● **WORK ORDER**
Look below for the line that contains "export CORE_UTILIZATION = 30", then copy it and each following line exactly, through and including the line that contains "create_clock -name clk".

<<<<

$ cat config.mk
export PLATFORM = sky130hd
export DESIGN_NAME = multicycle_controller
export DESIGN_NICKNAME = d
export VERILOG_FILES = /design/src/rtl/multicycle_controller_pkg.sv /design/src/rtl/multicycle_controller_mainfsm.sv /design/src/rtl/multicycle_controller.sv
export SDC_FILE = /design/constraint.sdc
export NUM_CORES = 1
export LEC_CHECK = 0
export BUFFER_PORTS_ARGS = -buffer_cell sky130_fd_sc_hd__buf_2
export CORE_ASPECT_RATIO = 0.9
export CORE_MARGIN = 1
export CORE_UTILIZATION = 30
export DETAILED_ROUTE_END_ITERATION = 6
export PLACE_DENSITY_LB_ADDON = 0.08
export SETUP_SLACK_MARGIN = 0.15
export SYNTH_ARGS = -nofsm -noshare
export SYNTH_HDL_FRONTEND = slang
export SYNTH_HIERARCHICAL = 1
export SYNTH_SLANG_ARGS = --single-unit
export TNS_END_PERCENT = 5
$ cat constraint.sdc
create_clock -name clk -period 2.11 [get_ports clk]
set_clock_uncertainty 0.2 [all_clocks]
set_input_delay 0.211 -clock clk [delete_from_list [all_inputs] [get_ports clk]]
set_output_delay 0.211 -clock clk [all_outputs]
set_load 0.02 [all_outputs]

>>>>

● **RESPONSE BELOW**
export CORE_UTILIZATION = 30
export DETAILED_ROUTE_END_ITERATION = 6
export PLACE_DENSITY_LB_ADDON = 0.08
export SETUP_SLACK_MARGIN = 0.15
export SYNTH_ARGS = -nofsm -noshare
export SYNTH_HDL_FRONTEND = slang
export SYNTH_HIERARCHICAL = 1
export SYNTH_SLANG_ARGS = --single-unit
export TNS_END_PERCENT = 5
$ cat constraint.sdc
create_clock -name clk -period 2.11 [get_ports clk]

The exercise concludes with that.